The Zaghawa or Beria script, Beria Giray Erfe (𖺡𖺾𖻌𖻂𖺻 𖺥𖻂𖻌𖺻𖻓 𖺣𖻌𖺿𖺾𖺾) ('Zaghawa Writing Marks'), is an indigenous alphabetic script proposed for the Zaghawa language (also known as Beria) of Sudan, Chad, and Libya. It is one of three scripts used to write Zaghawa, alongside Latin and incipiently Arabic.
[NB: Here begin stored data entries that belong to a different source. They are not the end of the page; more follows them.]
File: config.mk
export PLATFORM = sky130hd
export DESIGN_NAME = rsr_top
export DESIGN_NICKNAME = d
export VERILOG_FILES = /design/src/rtl/rsr_pkg.sv /design/src/rtl/rsr_top.sv
export SDC_FILE = /design/constraint.sdc
export NUM_CORES = 1
export LEC_CHECK = 0
export BUFFER_PORTS_ARGS = -buffer_cell sky130_fd_sc_hd__buf_2
export CAP_MARGIN = 25
export CORE_MARGIN = 4
export CORE_UTILIZATION = 41
export CTS_BUF_LIST = sky130_fd_sc_hd__clkbuf_8 sky130_fd_sc_hd__clkbuf_16
export CTS_CLUSTER_SIZE = 20
export DETAILED_ROUTE_END_ITERATION = 8
export PLACE_DENSITY = 0.86
export SETUP_SLACK_MARGIN = 0.4
export SLEW_MARGIN = 20
export SYNTH_ARGS = -nofsm -noshare
export SYNTH_HDL_FRONTEND = slang
export SYNTH_SLANG_ARGS = --single-unit
File: constraint.sdc
create_clock -name clock -period 2.3 [get_ports clock]
set_clock_uncertainty 0.1 [all_clocks]
set_input_delay 0.115 -clock clock [delete_from_list [all_inputs] [get_ports clock]]
set_output_delay 0.115 -clock clock [all_outputs]
set_load 0.01 [all_outputs]
File: src/rtl/rsr_pkg.sv
// Constants and types for the reset source and retention block
package rsr_pkg;
    // Register byte addresses
    localparam logic [31:0] ADDR_REMAP      = 32'hffff0220;
    localparam logic [31:0] ADDR_FLAGS      = 32'hffff0230;
    localparam logic [31:0] ADDR_CLEAR      = 32'hffff0234;
    localparam logic [31:0] ADDR_KEY_FIRST  = 32'hffff0248;
    localparam logic [31:0] ADDR_RETAIN     = 32'hffff024c;
    localparam logic [31:0] ADDR_KEY_SECOND = 32'hffff0250;

    // Reset source flag positions
    localparam int FLAG_POR  = 0;
    localparam int FLAG_WDT  = 1;
    localparam int FLAG_SOFT = 2;
    localparam int FLAG_W    = 3;

    // Remap field
    localparam int REMAP_BIT = 0;

    // Retention fields
    localparam int RET_GPIO = 0;
    localparam int RET_VDAC = 2;
    localparam int RET_IDAC = 3;
    localparam int RET_W    = 4;
    localparam logic [7:0] RET_MASK = 8'h0d;

    // Key codes
    localparam logic [7:0] KEY_FIRST_CODE  = 8'h76;
    localparam logic [7:0] KEY_SECOND_CODE = 8'hb1;

    // Reset values
    localparam logic [FLAG_W-1:0] FLAGS_POR_VALUE = 3'h1;
    localparam logic [FLAG_W-1:0] FLAGS_NULL      = 3'h0;
    localparam logic [7:0]        RETAIN_RESET    = 8'h00;
    localparam logic [31:0]       DATA_ZERO       = 32'h00000000;

    // Key sequence states
    typedef enum logic [1:0] {
        KEY_IDLE,
        KEY_ARMED,
        KEY_LOADED
    } rsr_key_t;
endpackage : rsr_pkg

File: src/rtl/rsr_top.sv
// Reset source bookkeeping, remap and retention block behind an APB slave
// Operation
// - Four reset causes told apart; causes accumulate in the flag register until cleared.
// - External pin reset leaves the flag register reading all zeros.
// - Writing one to flag bit 2 forces a software reset; bit stays set.
// - Watchdog timeout sets flag bit 1 by hardware.
// - Power-on reset sets flag bit 0 by hardware.
// - Writing one to a clear register bit clears the matching flag.
// - A clear leaving any set flag uncleared raises a reset event.
// - Remap bit 0 set puts SRAM at address zero instead of flash.
// - Any reset clears the remap bit so flash sits at address zero.
// - Retention update is key 0x76, then value, then key 0xb1.
// - Retention bit 3 keeps current DAC state across watchdog or software reset.
// - Retention bit 2 keeps voltage DAC state across watchdog or software reset.
// - Retention bit 0 keeps GPIO state across watchdog or software reset.
//
// Implementation choice: register access over APB.
`timescale 1ns/1ps
module rsr_top
    import rsr_pkg::*;
(
    input  wire logic        clock,
    input  wire logic        arst_n,
    input  wire logic        psel,
    input  wire logic        penable,
    input  wire logic        pwrite,
    input  wire logic [31:0] paddr,
    input  wire logic [31:0] pwdata,
    output logic      [31:0] prdata,
    output logic             pready,
    output logic             pslverr,
    input  wire logic        ext_reset_pin_n,
    input  wire logic        wdt_timeout,
    output logic             core_reset,
    output logic             gpio_reset,
    output logic             vdac_reset,
    output logic             idac_reset,
    output logic             remap_sram
);
    import rsr_pkg::*;

    logic [FLAG_W-1:0] flags;
    logic [7:0]        retain;
    logic [7:0]        retain_pending;
    rsr_key_t          key_state;
    logic              pin_s1;
    logic              pin_s2;
    logic              pin_s3;
    logic              pin_level;
    logic              wr_en;
    logic              rd_en;
    logic              hit;
    logic              ext_event;
    logic              soft_event;
    logic              partial_clear;
    logic              reset_event;
    logic [FLAG_W-1:0] clr_bits;
    logic [FLAG_W-1:0] next_flags;
    logic [31:0]       next_rdata;

    // APB handshake: every access gets one wait state
    always_ff @(posedge clock or negedge arst_n) begin
        if (!arst_n) begin
            pready <= 1'b0;
        end else begin
            pready <= psel & penable & ~pready;
        end
    end

    assign wr_en = psel & penable & pready & pwrite;
    assign rd_en = psel & penable & ~pready & ~pwrite;
    assign hit   = (paddr == ADDR_REMAP) | (paddr == ADDR_FLAGS) | (paddr == ADDR_CLEAR) |
                   (paddr == ADDR_KEY_FIRST) | (paddr == ADDR_RETAIN) | (paddr == ADDR_KEY_SECOND);

    // Unmapped addresses answer with an error in the ready cycle
    always_ff @(posedge clock or negedge arst_n) begin
        if (!arst_n) begin
            pslverr <= 1'b0;
        end else begin
            pslverr <= psel & penable & ~pready & ~hit;
        end
    end

    // Three-stage pin synchroniser; a change counts once stages two and three agree
    always_ff @(posedge clock or negedge arst_n) begin
        if (!arst_n) begin
            pin_s1    <= 1'b1;
            pin_s2    <= 1'b1;
            pin_s3    <= 1'b1;
            pin_level <= 1'b1;
        end else begin
            pin_s1 <= ext_reset_pin_n;
            pin_s2 <= pin_s1;
            pin_s3 <= pin_s2;
            if (pin_s2 == pin_s3) begin
                pin_level <= pin_s3;
            end
        end
    end

    // Falling edge of the filtered pin level is the external reset
    assign ext_event  = pin_level & (pin_s2 == pin_s3) & ~pin_s3;
    assign soft_event = wr_en & (paddr == ADDR_FLAGS) & pwdata[FLAG_SOFT];
    assign clr_bits   = (wr_en & (paddr == ADDR_CLEAR)) ? pwdata[FLAG_W-1:0] : FLAGS_NULL;
    assign partial_clear = wr_en & (paddr == ADDR_CLEAR) & |(flags & ~pwdata[FLAG_W-1:0]);
    assign reset_event = ext_event | soft_event | wdt_timeout | partial_clear;

    // Flag update: hardware sets win over a clear in the same cycle
    always_comb begin
        next_flags = flags & ~clr_bits;
        if (wdt_timeout) begin
            next_flags[FLAG_WDT] = 1'b1;
        end
        if (soft_event) begin
            next_flags[FLAG_SOFT] = 1'b1;
        end
        if (ext_event) begin
            next_flags = FLAGS_NULL;
        end
    end

    // Only power-on loads the flag start value; external reset zeroes the flags, other resets keep them
    always_ff @(posedge clock or negedge arst_n) begin
        if (!arst_n) begin
            flags <= FLAGS_POR_VALUE;
        end else begin
            flags <= next_flags;
        end
    end

    // Reset request to the rest of the chip
    always_ff @(posedge clock or negedge arst_n) begin
        if (!arst_n) begin
            core_reset <= 1'b0;
        end else begin
            core_reset <= reset_event;
        end
    end

    // Per-peripheral resets are masked by the retention bits, except on an external reset
    always_ff @(posedge clock or negedge arst_n) begin
        if (!arst_n) begin
            gpio_reset <= 1'b0;
            vdac_reset <= 1'b0;
            idac_reset <= 1'b0;
        end else begin
            gpio_reset <= reset_event & (ext_event | ~retain[RET_GPIO]);
            vdac_reset <= reset_event & (ext_event | ~retain[RET_VDAC]);
            idac_reset <= reset_event & (ext_event | ~retain[RET_IDAC]);
        end
    end

    // Remap bit; any reset returns flash to address zero
    always_ff @(posedge clock or negedge arst_n) begin
        if (!arst_n) begin
            remap_sram <= 1'b0;
        end else if (reset_event) begin
            remap_sram <= 1'b0;
        end else if (wr_en && paddr == ADDR_REMAP) begin
            remap_sram <= pwdata[REMAP_BIT];
        end
    end

    // Key sequence: any other write in between breaks it
    always_ff @(posedge clock or negedge arst_n) begin
        if (!arst_n) begin
            key_state      <= KEY_IDLE;
            retain_pending <= RETAIN_RESET;
        end else if (wr_en) begin
            case (key_state)
                KEY_IDLE: begin
                    if (paddr == ADDR_KEY_FIRST && pwdata[7:0] == KEY_FIRST_CODE) begin
                        key_state <= KEY_ARMED;
                    end
                end
                KEY_ARMED: begin
                    if (paddr == ADDR_RETAIN) begin
                        key_state      <= KEY_LOADED;
                        retain_pending <= pwdata[7:0] & RET_MASK;
                    end else begin
                        key_state <= KEY_IDLE;
                    end
                end
                KEY_LOADED: begin
                    key_state <= KEY_IDLE;
                end
                default: begin
                    key_state <= KEY_IDLE;
                end
            endcase
        end
    end

    // Retention commits only on the closing key; power-on alone clears it
    always_ff @(posedge clock or negedge arst_n) begin
        if (!arst_n) begin
            retain <= RETAIN_RESET;
        end else if (wr_en && key_state == KEY_LOADED && paddr == ADDR_KEY_SECOND &&
                     pwdata[7:0] == KEY_SECOND_CODE) begin
            retain <= retain_pending;
        end
    end

    // Read mux; write-only keys and the clear register read as zero
    always_comb begin
        next_rdata = DATA_ZERO;
        if (paddr == ADDR_REMAP) begin
            next_rdata[REMAP_BIT] = remap_sram;
        end else if (paddr == ADDR_FLAGS) begin
            next_rdata[FLAG_W-1:0] = flags;
        end else if (paddr == ADDR_RETAIN) begin
            next_rdata[7:0] = retain;
        end
    end

    // Read data is registered and stands from the ready cycle on
    always_ff @(posedge clock or negedge arst_n) begin
        if (!arst_n) begin
            prdata <= DATA_ZERO;
        end else if (rd_en) begin
            prdata <= next_rdata;
        end
    end

    // Checks
    property p_wdt_flag;
        @(posedge clock) disable iff (!arst_n) wdt_timeout && !ext_event |=> flags[FLAG_WDT];
    endproperty
    a_wdt_flag: assert property (p_wdt_flag) else $error("watchdog flag not set");

    property p_soft_flag;
        @(posedge clock) disable iff (!arst_n) soft_event && !ext_event |=> flags[FLAG_SOFT] && core_reset;
    endproperty
    a_soft_flag: assert property (p_soft_flag) else $error("software reset not taken");

    property p_ext_null;
        @(posedge clock) disable iff (!arst_n) ext_event |=> flags == FLAGS_NULL && core_reset;
    endproperty
    a_ext_null: assert property (p_ext_null) else $error("external reset left flags set");

    property p_partial;
        @(posedge clock) disable iff (!arst_n) partial_clear |=> core_reset;
    endproperty
    a_partial: assert property (p_partial) else $error("partial clear gave no reset");

    property p_full_clear;
        @(posedge clock) disable iff (!arst_n)
            wr_en && paddr == ADDR_CLEAR && !reset_event |=> (flags & $past(pwdata[FLAG_W-1:0])) == FLAGS_NULL;
    endproperty
    a_full_clear: assert property (p_full_clear) else $error("clear did not clear");

    property p_remap_reset;
        @(posedge clock) disable iff (!arst_n) reset_event |=> !remap_sram;
    endproperty
    a_remap_reset: assert property (p_remap_reset) else $error("remap survived reset");

    property p_remap_set;
        @(posedge clock) disable iff (!arst_n)
            wr_en && paddr == ADDR_REMAP && !reset_event |=> remap_sram == $past(pwdata[REMAP_BIT]);
    endproperty
    a_remap_set: assert property (p_remap_set) else $error("remap write lost");

    property p_retain_guard;
        @(posedge clock) disable iff (!arst_n) $changed(retain) |-> $past(key_state) == KEY_LOADED;
    endproperty
    a_retain_guard: assert property (p_retain_guard) else $error("retention changed without keys");

    property p_gpio_keep;
        @(posedge clock) disable iff (!arst_n) wdt_timeout && !ext_event && retain[RET_GPIO] |=> !gpio_reset;
    endproperty
    a_gpio_keep: assert property (p_gpio_keep) else $error("retained gpio was reset");

    property p_idac_drop;
        @(posedge clock) disable iff (!arst_n)
            soft_event && !ext_event && !retain[RET_IDAC] |=>
                idac_reset && vdac_reset == !$past(retain[RET_VDAC]);
    endproperty
    a_idac_drop: assert property (p_idac_drop) else $error("dac reset wrong");

    property p_retain_keep;
        @(posedge clock) disable iff (!arst_n)
            wdt_timeout && !(wr_en && paddr == ADDR_KEY_SECOND) |=> $stable(retain);
    endproperty
    a_retain_keep: assert property (p_retain_keep) else $error("retention lost on watchdog");

    property p_ready_one;
        @(posedge clock) disable iff (!arst_n) pready |=> !pready;
    endproperty
    a_ready_one: assert property (p_ready_one) else $error("ready held too long");

    c_key_commit: cover property (@(posedge clock) disable iff (!arst_n) $changed(retain));
    c_partial:    cover property (@(posedge clock) disable iff (!arst_n) partial_clear);
    c_ext:        cover property (@(posedge clock) disable iff (!arst_n) ext_event);
    c_remap:      cover property (@(posedge clock) disable iff (!arst_n) $rose(remap_sram));
endmodule // rsr_top

### Word-level counts from Yosys, hierarchy flattened

Index checks and enable logic that the tools add are counted.

| word-level totals | value |
|---|---|
| output and inout bits | 39 |
| logic and storage cells | 89 |
| register bits | 30 |

| operators by class | value |
|---|---|
| reduce and logical (&&, ||, !) cells | 10 |
| eq/ne operators | 12 |
| bitwise operators | 37 |
| mux-type cells | 14 |

Operator list:

| operator | count |
|---|---|
| 32-bit == test, second input constant | 6 |
| 1-bit bitwise AND | 15 |
| 1-bit OR | 11 |
| 3-bit 2-to-1 mux | 3 |
| 8-bit by 7-bit == test with 1-bit output, second input constant | 1 |
| 8-bit == test, second input constant | 1 |
| 7-bit 2-to-1 mux | 1 |
| 1-bit inverter | 7 |
| 3-bit bitwise AND | 2 |
| 1-bit 2-to-1 mux | 6 |
| 3-bit inverter | 2 |
| 1-bit logical AND | 5 |
| 2-bit 2-to-1 mux | 2 |
| 4-bit 2-to-1 mux | 1 |
| 2-bit one-hot mux with 2 select lines | 1 |
| 3-bit AND reduction | 1 |
| 3-bit OR reduction | 1 |
| 2-bit by 1-bit == test with 1-bit output, second input constant | 1 |
| 2-bit == test, second input constant | 1 |
| 2-bit zero test | 1 |
| 2-bit != test, second input constant | 1 |
| 2-bit AND reduction | 1 |
| 2-bit nonzero test | 1 |
| 1-bit == test | 1 |

### Longest topological paths before layout

Gate-level depths: netlist of the first run.

| depth | value |
|---|---|
| depth after elaboration | 9 |
| gate-level depth with buffers | 5 |
| gate-level depth less buffers | 5 |

### Worst setup path after synthesis of the first run

OpenSTA, ideal clock, no wires.

| timing | value |
|---|---|
| path type | in2reg |
| start point | input paddr[13] |
| end point | register retain_pending[0] |
| stages on the path | 5 |
| setup slack | 0.279 ns |
| setup time | 0.125 ns |
| path buffers | 0 |
| data arrival time | 1.796 ns |
| path through | or4_4 -> nor4_4 -> nand2_2 -> nor4_4 -> mux2_2 |

| between the ends | value |
|---|---|
| word-level cells in the longest chain between the ends | 2 |

Ends and longest elaborated chain:

| element | line | RTL |
|---|---|---|
| start, declared | rsr_top.sv:27 | `input wire logic [31:0] paddr,` |
| 32-bit == test | rsr_top.sv:177 | `if (paddr == ADDR_RETAIN) begin` |
| 3-bit AND reduction (no line) | -- |  |
| end signal, assigned | rsr_top.sv:179 | `retain_pending <= pwdata[7:0] & RET_MASK;` |
| end, declared | rsr_top.sv:44 | `logic [7:0] retain_pending;` |

No other way between the ends.
A chain may end at the register's enable or synchronous reset.

### Worst setup path after layout of the first run

| timing | value |
|---|---|
| start point | input penable |
| end point | register retain[2] |

| between the ends | value |
|---|---|
| word-level cells in the longest chain between the ends | 6 |

Ends and longest elaborated chain:

| element | line | RTL |
|---|---|---|
| start, declared | rsr_top.sv:25 | `input wire logic penable,` |
| 1-bit bitwise AND (3 in a row) | rsr_top.sv:70 | `assign wr_en = psel & penable & pready & pwrite;` |
| 1-bit logical AND (3 in a row) | rsr_top.sv:198 | `end else if (wr_en && key_state == KEY_LOADED && paddr == ADDR_KEY_SECOND &&` |
| end signal, assigned | rsr_top.sv:200 | `retain <= retain_pending;` |
| end, declared | rsr_top.sv:43 | `logic [7:0] retain;` |

No other way between the ends.

==> results.py, run 1 <==
metrics = {
    "drt": {
        "wirelength_mm": 3.648,
        "first_pass_iters": 4,
        "antenna_left": 0,
        "drc": 0,
        "vias_per_cell": 5.077,
        "via_count": 1391,
        "routedWlPerCell_um": 13.31,
        "drtIter0Drc": 53,
    },
    "setup_path": {
        "cp_num_buf_inv": 2,
        "critPathKind": "input port to flip-flop",
        "r2r-start": "key_state[0]",
        "crit_fanout": 4,
        "worst_setup_path_start_kind": "input port",
        "regToRegSetupSlack_ns": 0.55,
        "r2r_end": "retain[2]",
        "cp_slowest_stage_delay_ns": 0.52,
        "critPathLaunch": "penable",
        "path_delay_family": "simple AND/OR/NAND/NOR gates",
        "worstPathRequired_ns": 2.37,
        "crit_chain": "dlygate4sd3_1 -> buf_2 -> nand4_1 -> or2_4 -> nor4_4 -> mux2_2",
        "reg2reg_depth": 4,
        "critPathSlowestCell": "dlygate4sd3_1",
        "critical_path_arrival_ns": 1.90,
        "crit_path_end_kind": "flip-flop",
    },
    "floorplan": {
        "die_y_um": 69.76,
        "rows": 22,
        "start_util_pct": 42.72,
        "dieArea_um2": 4866,
        "dieWidth_um": 69.76,
        "ios": 110,
        "core_um2": 3661,
    },
    "synth": {
        "ys_seq_elements": 26,
        "yosys_warnings": 0,
        "ys_types": 45,
        "synth_most_common_cell": "buf_4",
        "synth_top_area_share_pct": 33.60,
        "ys.flop_type": "dfrtp_1",
        "ys_top_cells_by_count": "28 x buf_4, 21 x dfrtp_1, 15 x nand2_1",
        "yosysTopAreaCell": "dfrtp_1",
        "synthArstFlopShare_pct": 100.0,
        "seq_area_frac_synth_pct": 42.00,
        "syn_inst": 157,
        "avgSynthCellArea_um2": 9.962,
        "netlist_top_cells_area": "dfrtp_1 34%, buf_4 13%, dfstp_2 8.4%",
        "synth_edf_count": 0,
        "syn_area_um2": 1564,
    },
    "timing": {
        "finalCritPeriodShare_pct": 79.95,
        "hold_viol": 0,
        "max_freq_mhz": 543.8,
        "setup_viol": 0,
        "layout_setup_ws_ns": 0.4612,
        "fin_crit_ns": 1.839,
        "setup_tns_ns": 0,
        "slew_violations": 0,
        "whs_ns": 0.004688,
        "tightest_slew_ns": 0.5576,
        "slew_headroom_pct": 62.82,
        "rsz0062_at_grt": "yes",
    },
    "placed_design": {
        "dp_hpwl_mm": 2.877,
        "preCtsSetupSlack_ns": 0.1755,
        "io_buffers": 57,
        "gp_congestion": 0.8793,
    },
    "clock_network": {
        "clk_path_buf_depth": 2,
        "cts_buffers": 3,
        "h-tree-depth": 1,
        "cts.sinks": 26,
        "cts_tree": "built",
        "root_buffer": "clkbuf_8",
        "clkSlewWorstSetupHoldPaths_ns": 0.09,
        "insertion_delay_ns": 0.27,
    },
    "hold_path": {
        "hold_class": "input port to flip-flop",
        "whs_path_depth": 2,
        "min_to": "retain_pending[3]",
        "min_from": "pwdata[3]",
    },
    "finish": {
        "fin_nets": 298,
        "drive_gt1_share_pct": 39.82,
        "area_delta_synth_final_pct": 26.64,
        "diodes": 0,
    },
    "global_routing": {
        "grt-ovfl-total": 0,
        "grt_pass1_vias": 1363,
        "antenna_found_initial": 0,
        "grt_usage_pct": 14.64,
        "grt_max_degree": 27,
        "grt_first_pass_wirelength_mm": 5.947,
    },
    "power_and_ir_drop": {
        "leakage_uw": 0.0009839,
        "vdd_drop_max_v": 0.0002086,
        "powerDensity_nw_per_um2": 508.4,
    },
    "status": {
        "outcome": "completed",
    },
    "run": {
        "cap_violations": 0,
    },
}
==> registers in the layout, indices dropped and copies added, names as in the netlist, 2 cells and up <==
name and flops:
prdata 4, flags 3, retain_pending 3, retain 3
key_state 2
==> cell type report <==
type / instances / area (um^2)
well taps: 48 / 60.06
flip-flops and latches: 26 / 656.9
clock inverters: 1 / 30.03
multi-input cells: 121 / 787.0
inverters: 8 / 30.03
fillers: 335 / 1680
repair buffers: 67 / 375.4
clock buffers: 3 / 41.29
==> cells by family (layout without fill, tap and decap cells) <==
family / after synthesis / after routing / share of synthesized area (%)
adders and majority gates: 1 / 1 / 0.6400
and+or+nand+nor: 60 / 60 / 25.44
other: 1 / 28 / 0.2398
AOI/OAI and AO/OA: 26 / 26 / 11.76
DFF: 26 / 26 / 42.00
muxes: 6 / 6 / 4.320
buffers and inverters: 37 / 79 / 15.60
In the 1950s, a Sudanese Zaghawa schoolteacher named Adam Tajir created a script for the Zaghawa language, sometimes known as the camel alphabet, deriving its glyphs from the clan brands used for camels and other livestock. He copied the inventory of the Arabic script, so the system was not ideal for Zaghawa.

In 2000, a Zaghawa veterinarian named Siddick Adam Issa adapted Tajir's script to a form which has proven popular in the Zaghawa community. The typography is somewhat innovative in that capital letters have descenders which drop below the baseline of the lower-case letters and punctuation, contrasting with the capital letters in the Latin script, which rise above most lower-case letters. Beria Giray Erfe is a full alphabet, with independent letters for vowels; however, diacritics are used to mark tone (grave accent for falling tone and acute accent for rising tone; high, mid, and low tone are unmarked), as well as advanced tongue root vowels (a macron derives //i e ə o u// from the letters for //ɪ ɛ a ɔ ʊ//).

The letter for //p//, which does not occur in Zaghawa or in Arabic, is written by adding a tail to the letter for //b//; and //ʃ// is derived from the letter for //s// with a cross stroke. There apparently is no letter for //ħ//, nor a distinction between //ɾ// and //r//, both of which have been reported for Zaghawa.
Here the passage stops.